For a specified key, request a subnet to be used for projecting the shared condition embedding before further projection and reshaping to the heads output shape.

If no subnet was specified for the key (e.g. upon initialization), return just an instance of keras.layers.Identity.

Parameters:

keystr: Name of head for which to request a subnet.

Returns:

linkkeras.Layer: Subnet projecting the shared condition embedding.

log_prob(x: Tensor, mean: Tensor, precision_cholesky_factor: Tensor) → Tensor[source]#

Compute the log probability density of a multivariate Gaussian distribution.

This function calculates the log probability density for each sample in x under a multivariate Gaussian distribution with the given mean and precision_cholesky_factor.

The computation includes the determinant of the precision matrix, its inverse, and the quadratic form in the exponential term of the Gaussian density function.

Parameters:

xTensor: A tensor of input samples for which the log probability density is computed. The shape should be compatible with broadcasting against mean.
meanTensor: A tensor representing the mean of the multivariate Gaussian distribution.
precision_cholesky_factorTensor: A tensor representing the lower-triangular Cholesky factor of the precision matrix of the multivariate Gaussian distribution.

Returns:

Tensor: A tensor containing the log probability densities for each sample in x under the given Gaussian distribution.

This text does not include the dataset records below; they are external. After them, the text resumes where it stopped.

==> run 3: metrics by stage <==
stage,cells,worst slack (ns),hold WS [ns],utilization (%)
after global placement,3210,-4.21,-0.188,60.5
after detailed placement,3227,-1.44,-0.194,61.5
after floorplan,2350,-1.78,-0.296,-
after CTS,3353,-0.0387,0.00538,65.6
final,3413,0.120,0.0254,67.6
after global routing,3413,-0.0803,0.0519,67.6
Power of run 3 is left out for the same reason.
## config.mk

```make
export PLATFORM = sky130hd
export DESIGN_NAME = raycast_column_renderer_top
export DESIGN_NICKNAME = d
export VERILOG_FILES = /design/src/sv/rcr_pkg.sv /design/src/sv/rcr_div.sv /design/src/sv/rcr_mul.sv /design/src/sv/rcr_ctrl.sv /design/src/sv/rcr_dp.sv /design/src/sv/raycast_column_renderer_top.sv
export SDC_FILE = /design/constraint.sdc
export NUM_CORES = 2
export LEC_CHECK = 0
export ABC_AREA = 1
export BUFFER_PORTS_ARGS = -buffer_cell sky130_fd_sc_hd__clkbuf_2
export CAP_MARGIN = 20
export CORE_AREA = 2 2 371 373
export CTS_BUF_LIST = sky130_fd_sc_hd__clkbuf_4
export DETAILED_ROUTE_END_ITERATION = 6
export DIE_AREA = 0 0 373 375
export GPL_TIMING_DRIVEN = 0
export PLACE_DENSITY = 0.78
export SETUP_SLACK_MARGIN = 0.5
export SLEW_MARGIN = 10
export SYNTH_ARGS = -nofsm -noshare
export SYNTH_HDL_FRONTEND = slang
export SYNTH_SLANG_ARGS = --single-unit
```

## constraint.sdc

```tcl
create_clock -name clk -period 10.5 [get_ports clk]
set_input_delay 1.575 -clock clk [delete_from_list [all_inputs] [get_ports clk]]
set_output_delay 1.575 -clock clk [all_outputs]
set_load 0.005 [all_outputs]
```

score(estimates: dict[str, Tensor], targets: Tensor, weights: Tensor = None) → Tensor#

Computes the log-score for a predicted parametric probability distribution given realized targets.

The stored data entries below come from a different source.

**src/rtl/kslm_pkg.sv**
```systemverilog
`timescale 1ns / 1ps
// ----------------------------------------------------------------------------
// kslm_pkg
// Shared types and constants for the serial keyboard link with key matrix.
// ----------------------------------------------------------------------------
package kslm_pkg;

  // matrix geometry
  localparam int ROW_COUNT  = 8;
  localparam int ROW_IDX_W  = (ROW_COUNT > 1) ? $clog2(ROW_COUNT) : 1;
  localparam int ROW_W      = 16;
  localparam int COL_W      = 4;
  localparam int ROW_SEL_W  = 3;

  // field widths
  localparam int REQ_W      = 3;
  localparam int BYTE_W     = 8;
  localparam int MS_W       = 16;
  localparam int CFG_DATA_W = 16;
  localparam int POS_W      = 3;

  // protocol constants
  localparam logic [BYTE_W-1:0] KEY_LIMIT    = 8'h7F;
  localparam logic [POS_W-1:0]  SEND_FIRST   = 3'd7;
  localparam logic [MS_W-1:0]   MS_MAX       = 16'hFFFF;
  localparam logic [MS_W-1:0]   TIMEOUT_INIT = 16'd1000;

  // configuration register indexes
  typedef enum logic [0:0] {
    CFG_LED_BUZZER = 1'b0,
    CFG_TIMEOUT    = 1'b1
  } cfg_idx_t;

  // event codes
  typedef enum logic [REQ_W-1:0] {
    REQ_CLK_RISE = 3'd0,
    REQ_CLK_FALL = 3'd1,
    REQ_IRQ_RISE = 3'd2,
    REQ_IRQ_FALL = 3'd3,
    REQ_MS_TICK  = 3'd4,
    REQ_READ_ROW = 3'd5
  } req_t;

  // link protocol states
  typedef enum logic [1:0] {
    ST_INVALID   = 2'd0,
    ST_IDLE      = 2'd1,
    ST_RECEIVING = 2'd2,
    ST_SENDING   = 2'd3
  } link_state_t;

  typedef logic [ROW_IDX_W-1:0] row_idx_t;

  // link controller to matrix
  typedef struct packed {
    logic                 clear;
    logic                 toggle;
    logic                 read;
    logic [ROW_SEL_W-1:0] addr;
    logic [COL_W-1:0]     col;
  } mat_ctrl_t;

  // per-event result, without the row bits
  typedef struct packed {
    logic                 so_level;
    logic                 reset_pulse;
    logic                 byte_done;
    logic [BYTE_W-1:0]    byte_value;
    logic                 is_ident;
    logic                 row_valid;
    logic [ROW_SEL_W-1:0] row_index;
    logic                 send_done;
  } link_res_t;

endpackage

```
**src/rtl/kslm_link.sv**
```systemverilog
`timescale 1ns / 1ps
// ----------------------------------------------------------------------------
// kslm_link
// Link protocol controller: receive shifter, send sequencer, idle timeout.
// ----------------------------------------------------------------------------
module kslm_link (
  input  logic                             clk,
  input  logic                             rst,
  input  logic                             en,
  input  logic [kslm_pkg::REQ_W-1:0]       req,
  input  logic                             si,
  input  logic [kslm_pkg::ROW_SEL_W-1:0]   rsel,
  input  logic [kslm_pkg::BYTE_W-1:0]      led_buzzer_bits,
  input  logic [kslm_pkg::MS_W-1:0]        timeout_ms,
  output kslm_pkg::mat_ctrl_t              mat_ctrl,
  output kslm_pkg::link_res_t              res
);

  kslm_pkg::link_state_t            link_state, link_state_next;
  logic [kslm_pkg::BYTE_W-1:0]      shift_in, shift_in_next;
  logic [kslm_pkg::POS_W-1:0]       send_position, send_position_next;
  logic                             out_level, out_level_next;
  logic                             ident_seen, ident_seen_next;
  logic [kslm_pkg::MS_W-1:0]        quiet_ms, quiet_ms_next;
  logic [kslm_pkg::MS_W-1:0]        quiet_inc;
  logic                             timeout_hit;
  logic                             key_row_ok;
  kslm_pkg::req_t                   req_e;

  assign req_e = kslm_pkg::req_t'(req);

  // saturating tick count and timeout compare
  assign quiet_inc   = (quiet_ms == kslm_pkg::MS_MAX) ? quiet_ms : quiet_ms + 1'b1;
  assign timeout_hit = quiet_inc > timeout_ms;

  // key code row must fall inside the matrix
  assign key_row_ok = 32'(shift_in[6:4]) < kslm_pkg::ROW_COUNT;

  // next protocol state
  always_comb begin
    link_state_next = link_state;
    case (req_e)
      kslm_pkg::REQ_CLK_RISE: begin
        if (link_state == kslm_pkg::ST_SENDING && send_position == '0) begin
          link_state_next = kslm_pkg::ST_IDLE;
        end
      end
      kslm_pkg::REQ_CLK_FALL: begin
        if (link_state == kslm_pkg::ST_IDLE) begin
          link_state_next = kslm_pkg::ST_RECEIVING;
        end
      end
      kslm_pkg::REQ_IRQ_RISE: begin
        if (link_state == kslm_pkg::ST_RECEIVING) begin
          link_state_next = kslm_pkg::ST_SENDING;
        end
      end
      kslm_pkg::REQ_MS_TICK: begin
        if (timeout_hit) begin
          link_state_next = kslm_pkg::ST_IDLE;
        end
      end
      default: link_state_next = link_state;
    endcase
  end

  // datapath updates and event outputs
  always_comb begin
    shift_in_next      = shift_in;
    send_position_next = send_position;
    out_level_next     = out_level;
    ident_seen_next    = ident_seen;
    quiet_ms_next      = quiet_ms;
    mat_ctrl           = '0;
    res                = '0;
    case (req_e)
      kslm_pkg::REQ_CLK_RISE: begin
        if (link_state == kslm_pkg::ST_RECEIVING) begin
          shift_in_next = {shift_in[kslm_pkg::BYTE_W-2:0], si};
        end else if (link_state == kslm_pkg::ST_SENDING) begin
          if (send_position == '0) begin
            res.send_done  = 1'b1;
            out_level_next = 1'b1;
          end else begin
            send_position_next = send_position - 1'b1;
          end
        end
      end
      kslm_pkg::REQ_CLK_FALL: begin
        if (link_state == kslm_pkg::ST_SENDING) begin
          out_level_next = led_buzzer_bits[send_position];
        end
      end
      kslm_pkg::REQ_IRQ_RISE: begin
        if (link_state == kslm_pkg::ST_RECEIVING) begin
          out_level_next     = 1'b1;
          send_position_next = kslm_pkg::SEND_FIRST;
        end
      end
      kslm_pkg::REQ_IRQ_FALL: begin
        if (link_state == kslm_pkg::ST_RECEIVING) begin
          out_level_next = 1'b0;
          quiet_ms_next  = '0;
          res.byte_done  = 1'b1;
          res.byte_value = shift_in;
          if (!ident_seen) begin
            ident_seen_next = 1'b1;
            res.is_ident    = 1'b1;
          end else if (shift_in < kslm_pkg::KEY_LIMIT && key_row_ok) begin
            // key make/break toggles one matrix bit
            mat_ctrl.toggle = 1'b1;
            mat_ctrl.addr   = shift_in[6:4];
            mat_ctrl.col    = shift_in[3:0];
            res.row_valid   = 1'b1;
            res.row_index   = shift_in[6:4];
          end
        end
      end
      kslm_pkg::REQ_MS_TICK: begin
        if (timeout_hit) begin
          mat_ctrl.clear  = 1'b1;
          ident_seen_next = 1'b0;
          quiet_ms_next   = '0;
          res.reset_pulse = 1'b1;
        end else begin
          quiet_ms_next = quiet_inc;
        end
      end
      kslm_pkg::REQ_READ_ROW: begin
        mat_ctrl.read = 1'b1;
        mat_ctrl.addr = rsel;
        res.row_valid = 1'b1;
        res.row_index = rsel;
      end
      default: res = '0;
    endcase
    res.so_level = out_level_next;
  end

  // protocol registers
  always_ff @(posedge clk) begin
    if (rst) begin
      link_state    <= kslm_pkg::ST_INVALID;
      shift_in      <= '0;
      send_position <= '0;
      out_level     <= 1'b1;
      ident_seen    <= 1'b0;
      quiet_ms      <= '0;
    end else if (en) begin
      link_state    <= link_state_next;
      shift_in      <= shift_in_next;
      send_position <= send_position_next;
      out_level     <= out_level_next;
      ident_seen    <= ident_seen_next;
      quiet_ms      <= quiet_ms_next;
    end
  end

endmodule

```
**src/rtl/kslm_matrix.sv**
```systemverilog
`timescale 1ns / 1ps
// ----------------------------------------------------------------------------
// kslm_matrix
// Key matrix rows: bit toggle, row read and whole-matrix clear.
// ----------------------------------------------------------------------------
module kslm_matrix (
  input  logic                            clk,
  input  logic                            rst,
  input  logic                            en,
  input  kslm_pkg::mat_ctrl_t             mat_ctrl,
  output logic [kslm_pkg::ROW_W-1:0]      row_bits
);

  logic [kslm_pkg::ROW_W-1:0] key_rows [kslm_pkg::ROW_COUNT];
  logic                       in_range;
  kslm_pkg::row_idx_t         idx;
  logic [kslm_pkg::ROW_W-1:0] cur_row;
  logic [kslm_pkg::ROW_W-1:0] toggled_row;

  // row lookup, rows past the matrix read as zero
  assign in_range    = 32'(mat_ctrl.addr) < kslm_pkg::ROW_COUNT;
  assign idx         = kslm_pkg::row_idx_t'(mat_ctrl.addr);
  assign cur_row     = in_range ? key_rows[idx] : '0;
  assign toggled_row = cur_row ^ (kslm_pkg::ROW_W'(1) << mat_ctrl.col);

  // row reported with the beat
  always_comb begin
    if (mat_ctrl.toggle) begin
      row_bits = toggled_row;
    end else if (mat_ctrl.read) begin
      row_bits = cur_row;
    end else begin
      row_bits = '0;
    end
  end

  // row storage
  always_ff @(posedge clk) begin
    if (rst) begin
      for (int i = 0; i < kslm_pkg::ROW_COUNT; i++) begin
        key_rows[i] <= '0;
      end
    end else if (en) begin
      if (mat_ctrl.clear) begin
        for (int i = 0; i < kslm_pkg::ROW_COUNT; i++) begin
          key_rows[i] <= '0;
        end
      end else if (mat_ctrl.toggle && in_range) begin
        key_rows[idx] <= toggled_row;
      end
    end
  end

endmodule

```
**src/rtl/keyboard_serial_link_matrix_unit.sv**
```systemverilog
`timescale 1ns / 1ps
// ----------------------------------------------------------------------------
// keyboard_serial_link_matrix_unit
// Host side of a clocked serial keyboard link with an 8 x 16 key matrix.
//
//   channel  direction  handshake            payload
//   in       input      in_valid / in_stall  req_type, si_level, row_select
//   out      output     out_valid/out_stall  so_level .. send_done
//   cfg      input      cfg_we               cfg_index, cfg_data
//
// One event per clock sustained while out is not stalled; each event passes
// through an input register, then the protocol and matrix update that loads
// the result register.
// Synchronous reset puts the link in INVALID with data-out high and clears
// the matrix; configuration returns to led 0, timeout 1000 ms.
// A stall on out holds the result register and backs up into in_stall.
// ----------------------------------------------------------------------------
module keyboard_serial_link_matrix_unit (
  input  logic                              clk,
  input  logic                              rst,
  // event input
  input  logic                              in_valid,
  output logic                              in_stall,
  input  logic [kslm_pkg::REQ_W-1:0]        req_type,
  input  logic                              si_level,
  input  logic [kslm_pkg::ROW_SEL_W-1:0]    row_select,
  // result output
  output logic                              out_valid,
  input  logic                              out_stall,
  output logic                              so_level,
  output logic                              reset_pulse,
  output logic                              byte_done,
  output logic [kslm_pkg::BYTE_W-1:0]       byte_value,
  output logic                              is_ident,
  output logic                              row_valid,
  output logic [kslm_pkg::ROW_SEL_W-1:0]    row_index,
  output logic [kslm_pkg::ROW_W-1:0]        row_bits,
  output logic                              send_done,
  // configuration
  input  logic                              cfg_we,
  input  logic [0:0]                        cfg_index,
  input  logic [kslm_pkg::CFG_DATA_W-1:0]   cfg_data
);

  logic                               s1_valid;
  logic [kslm_pkg::REQ_W-1:0]         s1_req;
  logic                               s1_si;
  logic [kslm_pkg::ROW_SEL_W-1:0]     s1_rsel;
  logic                               advance;
  logic                               in_accept;
  logic [kslm_pkg::BYTE_W-1:0]        led_buzzer_bits;
  logic [kslm_pkg::MS_W-1:0]          timeout_ms;
  kslm_pkg::mat_ctrl_t                mat_ctrl;
  kslm_pkg::link_res_t                res;
  logic [kslm_pkg::ROW_W-1:0]         mat_row_bits;

  // pipeline handshake
  assign advance   = s1_valid && (!out_valid || !out_stall);
  assign in_stall  = s1_valid && !advance;
  assign in_accept = in_valid && !in_stall;

  // configuration registers
  always_ff @(posedge clk) begin
    if (rst) begin
      led_buzzer_bits <= '0;
      timeout_ms      <= kslm_pkg::TIMEOUT_INIT;
    end else if (cfg_we) begin
      case (kslm_pkg::cfg_idx_t'(cfg_index))
        kslm_pkg::CFG_LED_BUZZER: led_buzzer_bits <= cfg_data[kslm_pkg::BYTE_W-1:0];
        kslm_pkg::CFG_TIMEOUT:    timeout_ms      <= cfg_data[kslm_pkg::MS_W-1:0];
        default:                  timeout_ms      <= timeout_ms;
      endcase
    end
  end

  // input register valid
  always_ff @(posedge clk) begin
    if (rst) begin
      s1_valid <= 1'b0;
    end else if (in_accept) begin
      s1_valid <= 1'b1;
    end else if (advance) begin
      s1_valid <= 1'b0;
    end
  end

  // input register payload
  always_ff @(posedge clk) begin
    if (in_accept) begin
      s1_req  <= req_type;
      s1_si   <= si_level;
      s1_rsel <= row_select;
    end
  end

  kslm_link u_link (
    .clk             (clk),
    .rst             (rst),
    .en              (advance),
    .req             (s1_req),
    .si              (s1_si),
    .rsel            (s1_rsel),
    .led_buzzer_bits (led_buzzer_bits),
    .timeout_ms      (timeout_ms),
    .mat_ctrl        (mat_ctrl),
    .res             (res)
  );

  kslm_matrix u_matrix (
    .clk      (clk),
    .rst      (rst),
    .en       (advance),
    .mat_ctrl (mat_ctrl),
    .row_bits (mat_row_bits)
  );

  // result register valid
  always_ff @(posedge clk) begin
    if (rst) begin
      out_valid <= 1'b0;
    end else if (advance) begin
      out_valid <= 1'b1;
    end else if (!out_stall) begin
      out_valid <= 1'b0;
    end
  end

  // result register payload
  always_ff @(posedge clk) begin
    if (advance) begin
      so_level    <= res.so_level;
      reset_pulse <= res.reset_pulse;
      byte_done   <= res.byte_done;
      byte_value  <= res.byte_value;
      is_ident    <= res.is_ident;
      row_valid   <= res.row_valid;
      row_index   <= res.row_index;
      row_bits    <= mat_row_bits;
      send_done   <= res.send_done;
    end
  end

endmodule

```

\(S(\hat p_\phi, \theta; k) = -\log(\hat p_\phi(\theta))\)

sample(batch_shape: tuple[int, ...], mean: Tensor, precision_cholesky_factor: Tensor) → Tensor[source]#

Generate samples from a multivariate Gaussian distribution.

Independent standard normal samples are transformed using the Cholesky factor of the precision matrix to generate correlated samples.

Parameters:

batch_shapeShape: A tuple specifying the batch size and the number of samples to generate.
meanTensor: A tensor representing the mean of the multivariate Gaussian distribution. Must have shape (batch_size, D), where D is the dimensionality of the distribution.
precision_cholesky_factorTensor: A tensor representing the lower-triangular Cholesky factor of the precision matrix of the multivariate Gaussian distribution. Must have shape (batch_size, D, D), where D is the dimensionality.

Returns:

Tensor: A tensor of shape (batch_size, num_samples, D) containing the generated samples.